Alternating gradient descent

alternating_gradient_descent(M::ProductManifold, f, grad_f, p=rand(M))
alternating_gradient_descent(M::ProductManifold, ago::ManifoldAlternatingGradientObjective, p)

perform an alternating gradient descent


  • M: the product manifold $\mathcal M = \mathcal M_1 × \mathcal M_2 × ⋯ ×\mathcal M_n$
  • f: the objective function (cost) defined on M.
  • grad_f: a gradient, that can be of two cases
    • is a single function returning an ArrayPartition or
    • is a vector functions each returning a component part of the whole gradient
  • p: an initial value $p_0 ∈ \mathcal M$


  • evaluation: (AllocatingEvaluation) specify whether the gradients work by allocation (default) form gradF(M, x) or InplaceEvaluation in place of the form gradF!(M, X, x) (elementwise).
  • evaluation_order: (:Linear) whether to use a randomly permuted sequence (:FixedRandom), a per cycle permuted sequence (:Random) or the default :Linear one.
  • inner_iterations: (5) how many gradient steps to take in a component before alternating to the next
  • stopping_criterion: (StopAfterIteration(1000)) a StoppingCriterion
  • stepsize: (ArmijoLinesearch()) a Stepsize
  • order: ([1:n]) the initial permutation, where n is the number of gradients in gradF.
  • retraction_method: (default_retraction_method(M, typeof(p))) a retraction(M, p, X) to use.

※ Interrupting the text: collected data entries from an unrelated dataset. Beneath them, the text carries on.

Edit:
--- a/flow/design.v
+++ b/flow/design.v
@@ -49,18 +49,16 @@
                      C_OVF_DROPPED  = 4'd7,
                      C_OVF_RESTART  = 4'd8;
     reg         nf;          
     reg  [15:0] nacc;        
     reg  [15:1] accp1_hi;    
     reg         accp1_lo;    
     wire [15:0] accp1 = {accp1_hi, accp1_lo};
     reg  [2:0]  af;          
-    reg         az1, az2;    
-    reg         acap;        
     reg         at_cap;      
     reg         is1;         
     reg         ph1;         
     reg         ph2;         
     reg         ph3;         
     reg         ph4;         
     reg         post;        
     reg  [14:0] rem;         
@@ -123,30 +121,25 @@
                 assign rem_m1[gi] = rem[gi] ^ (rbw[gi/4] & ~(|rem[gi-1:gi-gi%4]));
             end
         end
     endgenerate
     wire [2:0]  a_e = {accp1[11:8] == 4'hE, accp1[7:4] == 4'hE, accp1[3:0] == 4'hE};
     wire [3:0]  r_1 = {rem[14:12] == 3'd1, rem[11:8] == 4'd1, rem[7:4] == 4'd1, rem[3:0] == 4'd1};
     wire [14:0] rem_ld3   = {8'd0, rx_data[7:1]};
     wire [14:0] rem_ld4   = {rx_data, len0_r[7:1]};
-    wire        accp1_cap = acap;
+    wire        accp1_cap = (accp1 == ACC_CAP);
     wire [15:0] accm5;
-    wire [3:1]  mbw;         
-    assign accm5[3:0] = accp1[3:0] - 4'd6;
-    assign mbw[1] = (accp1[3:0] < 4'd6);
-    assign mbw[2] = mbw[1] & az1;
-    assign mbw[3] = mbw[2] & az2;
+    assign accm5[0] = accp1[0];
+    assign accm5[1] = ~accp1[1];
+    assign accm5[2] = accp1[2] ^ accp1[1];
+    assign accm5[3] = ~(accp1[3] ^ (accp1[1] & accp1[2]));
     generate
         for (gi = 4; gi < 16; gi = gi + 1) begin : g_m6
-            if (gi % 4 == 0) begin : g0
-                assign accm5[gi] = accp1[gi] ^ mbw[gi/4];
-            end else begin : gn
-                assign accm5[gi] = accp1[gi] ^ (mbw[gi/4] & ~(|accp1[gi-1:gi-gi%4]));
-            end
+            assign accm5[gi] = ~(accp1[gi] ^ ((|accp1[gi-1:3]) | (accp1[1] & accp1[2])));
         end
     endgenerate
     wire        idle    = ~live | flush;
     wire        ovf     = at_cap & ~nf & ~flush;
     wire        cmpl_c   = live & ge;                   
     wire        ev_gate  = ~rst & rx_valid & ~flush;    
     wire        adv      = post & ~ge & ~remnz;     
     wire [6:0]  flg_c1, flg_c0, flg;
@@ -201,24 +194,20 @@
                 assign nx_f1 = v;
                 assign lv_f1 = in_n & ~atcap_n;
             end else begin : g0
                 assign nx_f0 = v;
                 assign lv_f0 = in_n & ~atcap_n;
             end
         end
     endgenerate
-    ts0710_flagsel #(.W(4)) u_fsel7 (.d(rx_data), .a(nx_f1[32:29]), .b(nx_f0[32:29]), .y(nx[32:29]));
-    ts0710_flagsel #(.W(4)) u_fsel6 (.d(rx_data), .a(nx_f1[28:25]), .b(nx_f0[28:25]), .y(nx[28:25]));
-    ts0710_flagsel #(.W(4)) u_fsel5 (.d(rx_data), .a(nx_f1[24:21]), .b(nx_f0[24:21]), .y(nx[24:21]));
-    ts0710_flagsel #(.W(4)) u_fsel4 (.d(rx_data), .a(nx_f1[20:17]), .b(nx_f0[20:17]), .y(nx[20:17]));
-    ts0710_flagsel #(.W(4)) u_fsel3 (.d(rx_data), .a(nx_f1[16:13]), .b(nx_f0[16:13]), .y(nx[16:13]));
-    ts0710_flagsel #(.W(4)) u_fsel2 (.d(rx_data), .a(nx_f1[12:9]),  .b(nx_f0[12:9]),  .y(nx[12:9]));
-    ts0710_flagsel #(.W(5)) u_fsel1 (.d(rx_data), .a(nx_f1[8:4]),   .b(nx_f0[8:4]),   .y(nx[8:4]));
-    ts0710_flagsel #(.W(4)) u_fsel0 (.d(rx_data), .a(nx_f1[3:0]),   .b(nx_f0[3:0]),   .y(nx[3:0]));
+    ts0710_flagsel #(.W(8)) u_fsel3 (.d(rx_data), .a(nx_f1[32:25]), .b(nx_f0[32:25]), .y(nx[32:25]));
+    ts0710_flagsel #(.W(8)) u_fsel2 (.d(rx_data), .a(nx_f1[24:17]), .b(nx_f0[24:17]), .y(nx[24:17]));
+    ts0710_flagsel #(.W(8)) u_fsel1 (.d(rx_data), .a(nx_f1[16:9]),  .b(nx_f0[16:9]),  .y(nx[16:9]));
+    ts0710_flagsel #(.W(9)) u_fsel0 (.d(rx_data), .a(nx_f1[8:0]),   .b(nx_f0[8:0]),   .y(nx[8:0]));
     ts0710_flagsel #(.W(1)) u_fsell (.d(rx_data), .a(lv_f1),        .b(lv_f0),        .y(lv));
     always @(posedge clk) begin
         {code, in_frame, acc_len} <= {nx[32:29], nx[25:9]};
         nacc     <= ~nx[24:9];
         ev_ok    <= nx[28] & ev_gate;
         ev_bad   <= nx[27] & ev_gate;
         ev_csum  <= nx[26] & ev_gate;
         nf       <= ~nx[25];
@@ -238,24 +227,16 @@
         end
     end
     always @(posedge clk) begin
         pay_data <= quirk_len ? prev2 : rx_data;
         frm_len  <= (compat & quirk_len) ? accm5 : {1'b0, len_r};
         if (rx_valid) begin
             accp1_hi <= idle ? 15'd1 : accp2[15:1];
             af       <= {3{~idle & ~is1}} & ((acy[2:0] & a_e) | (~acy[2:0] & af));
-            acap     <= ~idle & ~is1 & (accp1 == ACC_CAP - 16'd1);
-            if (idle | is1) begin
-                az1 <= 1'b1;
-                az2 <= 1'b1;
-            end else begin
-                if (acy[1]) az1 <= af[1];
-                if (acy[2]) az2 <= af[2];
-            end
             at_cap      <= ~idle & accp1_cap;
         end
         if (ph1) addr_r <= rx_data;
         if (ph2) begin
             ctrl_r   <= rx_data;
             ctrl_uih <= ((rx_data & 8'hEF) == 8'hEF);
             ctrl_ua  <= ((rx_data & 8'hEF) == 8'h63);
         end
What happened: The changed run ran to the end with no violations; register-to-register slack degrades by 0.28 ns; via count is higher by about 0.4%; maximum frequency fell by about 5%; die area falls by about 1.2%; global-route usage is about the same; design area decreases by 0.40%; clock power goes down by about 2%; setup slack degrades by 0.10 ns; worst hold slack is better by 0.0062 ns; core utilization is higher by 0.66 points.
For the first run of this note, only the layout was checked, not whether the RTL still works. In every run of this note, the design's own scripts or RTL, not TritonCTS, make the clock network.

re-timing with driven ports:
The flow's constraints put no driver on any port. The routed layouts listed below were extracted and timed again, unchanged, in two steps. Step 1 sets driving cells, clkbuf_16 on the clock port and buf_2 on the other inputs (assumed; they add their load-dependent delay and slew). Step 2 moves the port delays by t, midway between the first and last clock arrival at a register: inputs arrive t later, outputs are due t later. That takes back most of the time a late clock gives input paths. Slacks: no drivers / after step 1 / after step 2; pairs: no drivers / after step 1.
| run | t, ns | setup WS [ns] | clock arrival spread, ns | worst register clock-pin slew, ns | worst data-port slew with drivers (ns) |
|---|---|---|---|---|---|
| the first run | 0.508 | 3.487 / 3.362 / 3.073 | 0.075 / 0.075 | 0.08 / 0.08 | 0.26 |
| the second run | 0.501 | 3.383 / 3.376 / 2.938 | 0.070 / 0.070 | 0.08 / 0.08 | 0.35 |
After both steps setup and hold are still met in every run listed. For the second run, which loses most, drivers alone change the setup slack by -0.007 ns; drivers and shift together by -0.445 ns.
From an optimization exercise on the open Yosys and OpenROAD flow, aimed at small area; shortcuts taken in it are not production practice. The RTL was checked by simulation tests, not by an equivalence proof against the original design.

File: design/flow/config.mk
export PLATFORM = sky130hd
export DESIGN_NAME = mbfs
export DESIGN_NICKNAME = mbfs
export VERILOG_FILES = /design/flow/design.v
export SDC_FILE = /design/flow/constraint.sdc
export NUM_CORES = 4
export LEC_CHECK = 0
export CAP_MARGIN = 20
export CORE_MARGIN = 2
export CORE_UTILIZATION = 40
export SLEW_MARGIN = 20
File: design/flow/constraint.sdc
create_clock -name core_clock -period 30.0 [get_ports {clk}]
set_input_delay 6.0000 -clock core_clock [delete_from_list [all_inputs] [get_ports {clk}]]
set_output_delay 6.0000 -clock core_clock [all_outputs]
set_load 0.01 [all_outputs]
File: design/flow/design.v
module mbfs #(
    parameter [31:0] T_SETTLE1_MS    = 32'd50,
    parameter [9:0]  PREAMBLE_LEN    = 10'd528,
    parameter [31:0] T_WAKE_PAUSE_MS = 32'd350,
    parameter [31:0] T_SETTLE2_MS    = 32'd10,
    parameter [8:0]  APP_HDR_SKIP    = 9'd12
) (
    input             clk,
    input             rst,
    input             start,
    input      [31:0] timeout_ms,
    input             req_en,
    input      [6:0]  sink_mask,
    input             tick_1ms,
    output            busy,
    output reg        done,
    output reg [3:0]  result,
    output     [3:0]  flags,
    output reg [31:0] frame_hdr,
    output reg [7:0]  vf_cs,
    output reg        cfg_strobe,
    output reg [1:0]  cfg_parity,
    output            flush_req,
    input             flush_done,
    output            tx_valid,
    output     [7:0]  tx_data,
    input             tx_ready,
    input             rx_valid,
    input      [7:0]  rx_data,
    output            rx_pop,
    output reg        meas_valid,
    output reg [2:0]  meas_kind,
    output reg [63:0] meas_raw,
    output reg [2:0]  meas_exp
);
    localparam [3:0] R_OK        = 4'd0,
                     R_NOSTART   = 4'd1,
                     R_SUSPLEN   = 4'd2,
                     R_TOOLONG   = 4'd3,
                     R_TIMEOUT   = 4'd4,
                     R_OVERRUN   = 4'd5,
                     R_BADHDR    = 4'd6,
                     R_CSIDX     = 4'd7,
                     R_BADPAYLEN = 4'd8,
                     R_BADLCODE  = 4'd9;
    localparam [4:0] P_IDLE      = 5'd0,
                     P_W1_FLUSH  = 5'd1,
                     P_W2_SETTLE = 5'd2,
                     P_W3_PREAMB = 5'd3,
                     P_W4_FLUSH  = 5'd4,
                     P_W4_PAUSE  = 5'd5,
                     P_W5_SETTLE = 5'd6,
                     P_REQ_SEND  = 5'd7,
                     P_REQ_FLUSH = 5'd8,
                     P_RX_START  = 5'd9,
                     P_RX_LEN    = 5'd10,
                     P_RX_BODY   = 5'd11,
                     P_VALIDATE  = 5'd12,
                     P_D_DIF     = 5'd13,
                     P_D_VIF     = 5'd14,
                     P_D_VAL     = 5'd15,
                     P_D_PUB     = 5'd16;
    localparam [7:0] START_BYTE    = 8'h68;
    localparam [7:0] PREAMBLE_BYTE = 8'h55;
    localparam [7:0] FILLER        = 8'h2F;
    localparam [8:0] BUF_CAP       = 9'd256;
    localparam [8:0] PAY_OFF       = 9'd7;
    reg [4:0]  phase;
    reg [31:0] to_ms;
    reg        req_en_r;
    reg [6:0]  mask_r;
    reg        checksum_ok;
    reg        w_cs;
    reg        w_bcd;
    reg [31:0] dly;
    reg [9:0]  txcnt;
    reg [7:0]  rbuf [0:255];
    reg [31:0] elapsed;
    reg [8:0]  pos;
    reg [8:0]  total;
    reg [7:0]  len;
    reg [7:0]  sum;
    reg [8:0]  cur;
    reg [8:0]  pay_len;
    reg [3:0]  lcode;
    reg [3:0]  vlen;
    reg [3:0]  vcnt;
    reg [7:0]  vif;
    reg [63:0] val;
    assign busy      = (phase != P_IDLE);
    assign flags     = {w_bcd, w_cs, checksum_ok, busy};
    assign flush_req = (phase == P_W1_FLUSH) || (phase == P_W4_FLUSH) || (phase == P_REQ_FLUSH);
    assign tx_valid  = (phase == P_W3_PREAMB) || (phase == P_REQ_SEND);
    assign rx_pop    = (phase == P_RX_START) || (phase == P_RX_LEN) || (phase == P_RX_BODY);
    reg [7:0] req_byte;
    always @(*) begin
        case (txcnt[2:0])
            3'd5:    req_byte = 8'h10;
            3'd4:    req_byte = 8'h5B;
            3'd3:    req_byte = 8'hFE;
            3'd2:    req_byte = 8'h59;
            default: req_byte = 8'h16;
        endcase
    end
    assign tx_data = (phase == P_W3_PREAMB) ? PREAMBLE_BYTE : req_byte;
    wire [8:0] rd_addr = PAY_OFF + cur;
    wire [7:0] rd_byte = rbuf[rd_addr[7:0]];
    function [3:0] vlen_of;
        input [3:0] lc;
        case (lc)
            4'd0:  vlen_of = 4'd0;
            4'd1:  vlen_of = 4'd1;
            4'd2:  vlen_of = 4'd2;
            4'd3:  vlen_of = 4'd3;
            4'd4:  vlen_of = 4'd4;
            4'd5:  vlen_of = 4'd4;
            4'd6:  vlen_of = 4'd6;
            4'd7:  vlen_of = 4'd8;
            4'd9:  vlen_of = 4'd1;
            4'd10: vlen_of = 4'd2;
            4'd11: vlen_of = 4'd3;
            4'd12: vlen_of = 4'd4;
            4'd14: vlen_of = 4'd6;
            4'd15: vlen_of = 4'd8;
            default: vlen_of = 4'd0;
        endcase
    endfunction
    wire [3:0] dif_lc   = rd_byte[3:0];
    wire [3:0] dif_vlen = vlen_of(dif_lc);
    wire is_bcd = (lcode == 4'd9) || (lcode == 4'd10) || (lcode == 4'd11) ||
                  (lcode == 4'd12) || (lcode == 4'd14);
    reg        bcd_ok;
    reg [63:0] bcd_raw;
    integer i;
    always @(*) begin
        bcd_ok  = 1'b1;
        bcd_raw = 64'd0;
        for (i = 7; i >= 0; i = i - 1) begin
            if (val[8*i+4 +: 4] > 4'd9 || val[8*i +: 4] > 4'd9)
                bcd_ok = 1'b0;
            bcd_raw = bcd_raw * 64'd100 + {60'd0, val[8*i+4 +: 4]} * 64'd10 + {60'd0, val[8*i +: 4]};
        end
    end
    reg       vif_known;
    reg [2:0] vif_kind;
    reg [2:0] vif_exp;
    always @(*) begin
        vif_known = 1'b1;
        vif_kind  = 3'd0;
        vif_exp   = 3'd0;
        case (vif)
            8'h06: begin vif_kind = 3'd0; vif_exp = 3'd0;  end  
            8'h14: begin vif_kind = 3'd1; vif_exp = -3'd2; end  
            8'h2D: begin vif_kind = 3'd2; vif_exp = 3'd2;  end  
            8'h3B: begin vif_kind = 3'd3; vif_exp = -3'd3; end  
            8'h5A: begin vif_kind = 3'd4; vif_exp = -3'd1; end  
            8'h5E: begin vif_kind = 3'd5; vif_exp = -3'd1; end  
            8'h61: begin vif_kind = 3'd6; vif_exp = -3'd2; end  
            default: vif_known = 1'b0;
        endcase
    end
    wire       expire   = tick_1ms && (elapsed + 32'd1 >= to_ms);
    wire       take     = rx_valid && !expire;
    wire [8:0] len_tot  = {1'b0, rx_data} + 9'd5;
    wire [8:0] cs_index = 9'd4 + {1'b0, len};
    wire store = take && ((phase == P_RX_START && rx_data == START_BYTE) ||
                          (phase == P_RX_LEN) ||
                          (phase == P_RX_BODY && pos < BUF_CAP));
    always @(posedge clk) begin
        if (store)
            rbuf[pos[7:0]] <= rx_data;
    end
    always @(posedge clk) begin
        if (rst) begin
            phase       <= P_IDLE;
            done        <= 1'b0;
            result      <= R_OK;
            checksum_ok <= 1'b0;
            w_cs        <= 1'b0;
            w_bcd       <= 1'b0;
            cfg_strobe  <= 1'b0;
            cfg_parity  <= 2'd1;
            meas_valid  <= 1'b0;
            dly         <= 32'd0;
            txcnt       <= 10'd0;
            elapsed     <= 32'd0;
            pos         <= 9'd0;
            cur         <= 9'd0;
        end else begin
            done       <= 1'b0;
            cfg_strobe <= 1'b0;
            meas_valid <= 1'b0;
            case (phase)
                P_IDLE: begin
                    if (start) begin
                        to_ms       <= timeout_ms;
                        req_en_r    <= req_en;
                        mask_r      <= sink_mask;
                        checksum_ok <= 1'b0;
                        w_cs        <= 1'b0;
                        w_bcd       <= 1'b0;
                        phase       <= P_W1_FLUSH;
                    end
                end
                P_W1_FLUSH: begin
                    if (flush_done) begin
                        cfg_strobe <= 1'b1;
                        cfg_parity <= 2'd0;            
                        dly        <= T_SETTLE1_MS;
                        phase      <= P_W2_SETTLE;
                    end
                end
                P_W2_SETTLE: begin
                    if (tick_1ms) begin
                        dly <= dly - 32'd1;
                        if (dly == 32'd1) begin
                            txcnt <= PREAMBLE_LEN;
                            phase <= P_W3_PREAMB;
                        end
                    end
                end
                P_W3_PREAMB: begin
                    if (tx_ready) begin
                        txcnt <= txcnt - 10'd1;
                        if (txcnt == 10'd1)
                            phase <= P_W4_FLUSH;
                    end
                end
                P_W4_FLUSH: begin
                    if (flush_done) begin
                        dly   <= T_WAKE_PAUSE_MS;
                        phase <= P_W4_PAUSE;
                    end
                end
                P_W4_PAUSE: begin
                    if (tick_1ms) begin
                        dly <= dly - 32'd1;
                        if (dly == 32'd1) begin
                            cfg_strobe <= 1'b1;
                            cfg_parity <= 2'd1;        
                            dly        <= T_SETTLE2_MS;
                            phase      <= P_W5_SETTLE;
                        end
                    end
                end
                P_W5_SETTLE: begin
                    if (tick_1ms) begin
                        dly <= dly - 32'd1;
                        if (dly == 32'd1) begin
                            if (req_en_r) begin
                                txcnt <= 10'd5;
                                phase <= P_REQ_SEND;
                            end else begin
                                pos     <= 9'd0;
                                elapsed <= 32'd0;
                                phase   <= P_RX_START;
                            end
                        end
                    end
                end
                P_REQ_SEND: begin
                    if (tx_ready) begin
                        txcnt <= txcnt - 10'd1;
                        if (txcnt == 10'd1)
                            phase <= P_REQ_FLUSH;
                    end
                end
                P_REQ_FLUSH: begin
                    if (flush_done) begin
                        pos     <= 9'd0;
                        elapsed <= 32'd0;
                        phase   <= P_RX_START;
                    end
                end
                P_RX_START, P_RX_LEN, P_RX_BODY: begin
                    if (tick_1ms)
                        elapsed <= elapsed + 32'd1;
                    if (expire) begin
                        result <= (phase == P_RX_START) ? R_NOSTART : R_TIMEOUT;
                        done   <= 1'b1;
                        phase  <= P_IDLE;
                    end else if (take) begin
                        case (phase)
                            P_RX_START: begin
                                if (rx_data == START_BYTE) begin
                                    pos   <= 9'd1;
                                    phase <= P_RX_LEN;
                                end
                            end
                            P_RX_LEN: begin
                                pos <= 9'd2;
                                len <= rx_data;
                                sum <= 8'd0;
                                if (rx_data < 8'd1 || rx_data > 8'd250) begin
                                    result <= R_SUSPLEN;
                                    done   <= 1'b1;
                                    phase  <= P_IDLE;
                                end else if (len_tot > BUF_CAP) begin
                                    result <= R_TOOLONG;
                                    done   <= 1'b1;
                                    phase  <= P_IDLE;
                                end else begin
                                    total <= len_tot;
                                    phase <= P_RX_BODY;
                                end
                            end
                            default: begin  
                                if (pos >= BUF_CAP) begin
                                    result <= R_OVERRUN;
                                    done   <= 1'b1;
                                    phase  <= P_IDLE;
                                end else begin
                                    pos <= pos + 9'd1;
                                    if (pos >= 9'd4 && pos < cs_index)
                                        sum <= sum + rx_data;
                                    if (pos == cs_index)
                                        vf_cs <= rx_data;
                                    if (pos + 9'd1 >= total)
                                        phase <= P_VALIDATE;
                                end
                            end
                        endcase
                    end
                end
                P_VALIDATE: begin
                    if (rbuf[0] != START_BYTE || rbuf[3] != START_BYTE) begin
                        result <= R_BADHDR;
                        done   <= 1'b1;
                        phase  <= P_IDLE;
                    end else if (cs_index >= total) begin
                        result <= R_CSIDX;
                        done   <= 1'b1;
                        phase  <= P_IDLE;
                    end else begin
                        if (sum == rbuf[cs_index[7:0]]) begin
                            checksum_ok <= 1'b1;
                        end else begin
                            checksum_ok <= 1'b0;
                            w_cs        <= 1'b1;
                        end
                        if (cs_index <= PAY_OFF || cs_index - PAY_OFF > 9'd254) begin
                            result <= R_BADPAYLEN;
                            done   <= 1'b1;
                            phase  <= P_IDLE;
                        end else begin
                            frame_hdr <= {rbuf[6], rbuf[5], rbuf[4], len};
                            pay_len   <= cs_index - PAY_OFF;
                            cur       <= APP_HDR_SKIP;
                            phase     <= P_D_DIF;
                        end
                    end
                end
                P_D_DIF: begin
                    if (cur + 9'd2 > pay_len) begin
                        result <= R_OK;
                        done   <= 1'b1;
                        phase  <= P_IDLE;
                    end else if (rd_byte == FILLER) begin
                        cur <= cur + 9'd1;
                    end else if (dif_lc == 4'd8 || dif_lc == 4'd13) begin
                        result <= R_BADLCODE;
                        done   <= 1'b1;
                        phase  <= P_IDLE;
                    end else if (cur + 9'd2 + {5'd0, dif_vlen} > pay_len) begin
                        result <= R_OK;                     
                        done   <= 1'b1;
                        phase  <= P_IDLE;
                    end else begin
                        lcode <= dif_lc;
                        vlen  <= dif_vlen;
                        cur   <= cur + 9'd1;
                        phase <= P_D_VIF;
                    end
                end
                P_D_VIF: begin
                    vif   <= rd_byte;
                    val   <= 64'd0;
                    vcnt  <= 4'd0;
                    cur   <= cur + 9'd1;
                    phase <= (vlen == 4'd0) ? P_D_PUB : P_D_VAL;
                end
                P_D_VAL: begin
                    val[8*vcnt[2:0] +: 8] <= rd_byte;
                    vcnt <= vcnt + 4'd1;
                    cur  <= cur + 9'd1;
                    if (vcnt + 4'd1 == vlen)
                        phase <= P_D_PUB;
                end
                P_D_PUB: begin
                    if (is_bcd && !bcd_ok) begin
                        w_bcd <= 1'b1;                      
                    end else if (vif_known && mask_r[vif_kind]) begin
                        meas_valid <= 1'b1;
                        meas_kind  <= vif_kind;
                        meas_exp   <= vif_exp;
                        meas_raw   <= is_bcd ? bcd_raw : val;
                    end
                    phase <= P_D_DIF;
                end
                default: phase <= P_IDLE;
            endcase
        end
    end
endmodule
File: design/flow/run.sh
#!/bin/bash
# synth_recipe.tcl (not shown) runs the flow's synth.tcl, then flattens the netlist and writes it again
# the make line also repeats each setting of config.mk as NAME=value (left out here)
make -C /OpenROAD-flow-scripts/flow DESIGN_CONFIG=/design/flow/config.mk WORK_HOME=/design/flow/orfs CLKGATE_MAP_FILE= SYNTH_SCRIPT=/design/flow/synth_recipe.tcl finish
==> notes.md <==
synthesized netlist by cell type, types with 53 or more instances:
| cell type | number |
|---|---|
| a21oi_1 | 412 |
| and3_1 | 83 |
| o21ai_0 | 290 |
| nand3_1 | 183 |
| a22oi_1 | 70 |
| ha_1 | 992 |
| mux4_2 | 1305 |
| and2_1 | 57 |
| nand4_1 | 114 |
| a211oi_1 | 67 |
| nand2_1 | 546 |
| xor2_1 | 200 |
| nand2b_1 | 65 |
| buf_1 | 75 |
| clkbuf_1 | 357 |
| nor2_1 | 732 |
| inv_1 | 488 |
| edfxtp_1 | 2316 |
| nor4_1 | 53 |
| xnor2_1 | 394 |
| nor2b_1 | 88 |
| dfxtp_1 | 108 |
| mux2i_1 | 86 |
| fa_1 | 242 |
| o21a_1 | 57 |
| a21o_1 | 158 |
| buf_2 | 58 |
| nor3_1 | 151 |
area by class of cell:
class / count / share of cell area [%]
diodes: 3 / 0.00454
flip-flops and latches: 2424 / 43.4
clock inverters: 128 / 0.824
inverters: 491 / 1.12
multi-input cells: 6973 / 44.5
clock buffers: 339 / 4.37
repair buffers: 356 / 2.05
well taps: 4972 / 3.76
path summary, 6_finish.rpt:
kind	from	end	slack, ns	depth (start not counted)
max	val[61]	meas_raw[63]	2.76	103
min	rbuf[4][3]	frame_hdr[11]	0.47	0
max reg2reg	val[61]	meas_raw[63]	2.76	103
min reg2reg	rbuf[4][3]	frame_hdr[11]	0.47	0
critical path, delay by kind of cell (launching register included):
| family | cells | cell delay (ns) |
|---|---|---|
| AO/OA/AOI/OAI | 19 | 5.24 |
| AND/OR/NAND/NOR | 24 | 5.95 |
| adder cells (fa/ha/maj) | 26 | 10.03 |
| flip-flops | 1 | 0.49 |
| XOR/XNOR | 17 | 4.21 |
| buffers and inverters | 17 | 1.05 |
registers in the layout (all words and copies together), names as in the netlist, 5 cells and up:
| name | cells |
|---|---|
| frame_hdr | 32 |
| vf_cs | 8 |
| meas_raw | 64 |
| cur | 9 |
| phase | 5 |
| pos | 9 |
| rbuf | 2048 |
| elapsed | 32 |
| total | 9 |
| mask_r | 7 |
| txcnt | 10 |
| val | 64 |
| to_ms | 32 |
| pay_len | 9 |
| sum | 8 |
| len | 8 |
| vif | 8 |
| dly | 32 |
logic make-up (layout without fill, tap and decap cells):
family | Yosys count | count (layout) | synth area share (%)
and+or+nand+nor | 2320 | 2320 | 7.54
adders and majority gates | 1234 | 1234 | 11.6
DFF | 2424 | 2424 | 48.1
AOI/OAI and AO/OA | 1420 | 1420 | 6.10
muxes | 1403 | 1403 | 20.4
xor gates and xnor gates | 594 | 594 | 3.49
buffers and inverters | 1023 | 1314 | 2.76
other | 2 | 5 | 0.00504
per-layer routing:
metal | vias up | share of wire [%]
met5 | - | 0.012
met1 | 50063 | 39
met2 | 4964 | 48
met4 | 8 | 4.3
li1 | 41320 | -
met3 | 888 | 9.4
metrics by stage:
stage	util [%]	hold WS, ns	cells
global placement	42.1	0.457	15205
global route	44.5	0.484	15684
floorplan	-	0.427	10420
detailed placement	42.1	0.464	15211
finish	44.5	0.470	15686
CTS	44.4	0.462	15678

usually the obtained (approximate) minimizer, see get_solver_return for details


The input of each of the (component) gradients is still the whole vector X, just that all other then the ith input component are assumed to be fixed and just the ith components gradient is computed / returned.

alternating_gradient_descent!(M::ProductManifold, f, grad_f, p)
alternating_gradient_descent!(M::ProductManifold, ago::ManifoldAlternatingGradientObjective, p)

perform a alternating gradient descent in place of p.


  • M: a product manifold $\mathcal M$
  • f: the objective functioN (cost)
  • grad_f: a gradient function, that either returns a vector of the subgradients or is a vector of gradients
  • p: an initial value $p_0 ∈ \mathcal M$

you can also pass a ManifoldAlternatingGradientObjective ago containing f and grad_f instead.

for all optional parameters, see alternating_gradient_descent.



AlternatingGradientDescentState <: AbstractGradientDescentSolverState

Store the fields for an alternating gradient descent algorithm, see also alternating_gradient_descent.


  • direction: (AlternatingGradient(zero_vector(M, x)) a DirectionUpdateRule
  • evaluation_order: (:Linear) whether to use a randomly permuted sequence (:FixedRandom), a per cycle newly permuted sequence (:Random) or the default :Linear evaluation order.
  • inner_iterations: (5) how many gradient steps to take in a component before alternating to the next
  • order the current permutation
  • retraction_method: (default_retraction_method(M, typeof(p))) a retraction(M,x,ξ) to use.
  • stepsize: (ConstantStepsize(M)) a Stepsize
  • stopping_criterion: (StopAfterIteration(1000)) a StoppingCriterion
  • p: the current iterate
  • X: (zero_vector(M,p)) the current gradient tangent vector
  • k, ì`: internal counters for the outer and inner iterations, respectively.


AlternatingGradientDescentState(M, p; kwargs...)

Generate the options for point p and where inner_iterations, order_type, order, retraction_method, stopping_criterion, and stepsize` are keyword arguments


Additionally, the options share a DirectionUpdateRule, which chooses the current component, so they can be decorated further; The most inner one should always be the following one though.

AlternatingGradient <: DirectionUpdateRule

The default gradient processor, which just evaluates the (alternating) gradient on one of the components


Technical details

The alternating_gradient_descent solver requires the following functions of a manifold to be available

alternate between parts of the input.

  • A retract!(M, q, p, X); it is recommended to set the default_retraction_method to a favourite retraction. If this default is set, a retraction_method= does not have to be specified.
  • By default alternating gradient descent uses ArmijoLinesearch which requires max_stepsize(M) to be set and an implementation of inner(M, p, X).
  • By default the tangent vector storing the gradient is initialized calling zero_vector(M,p).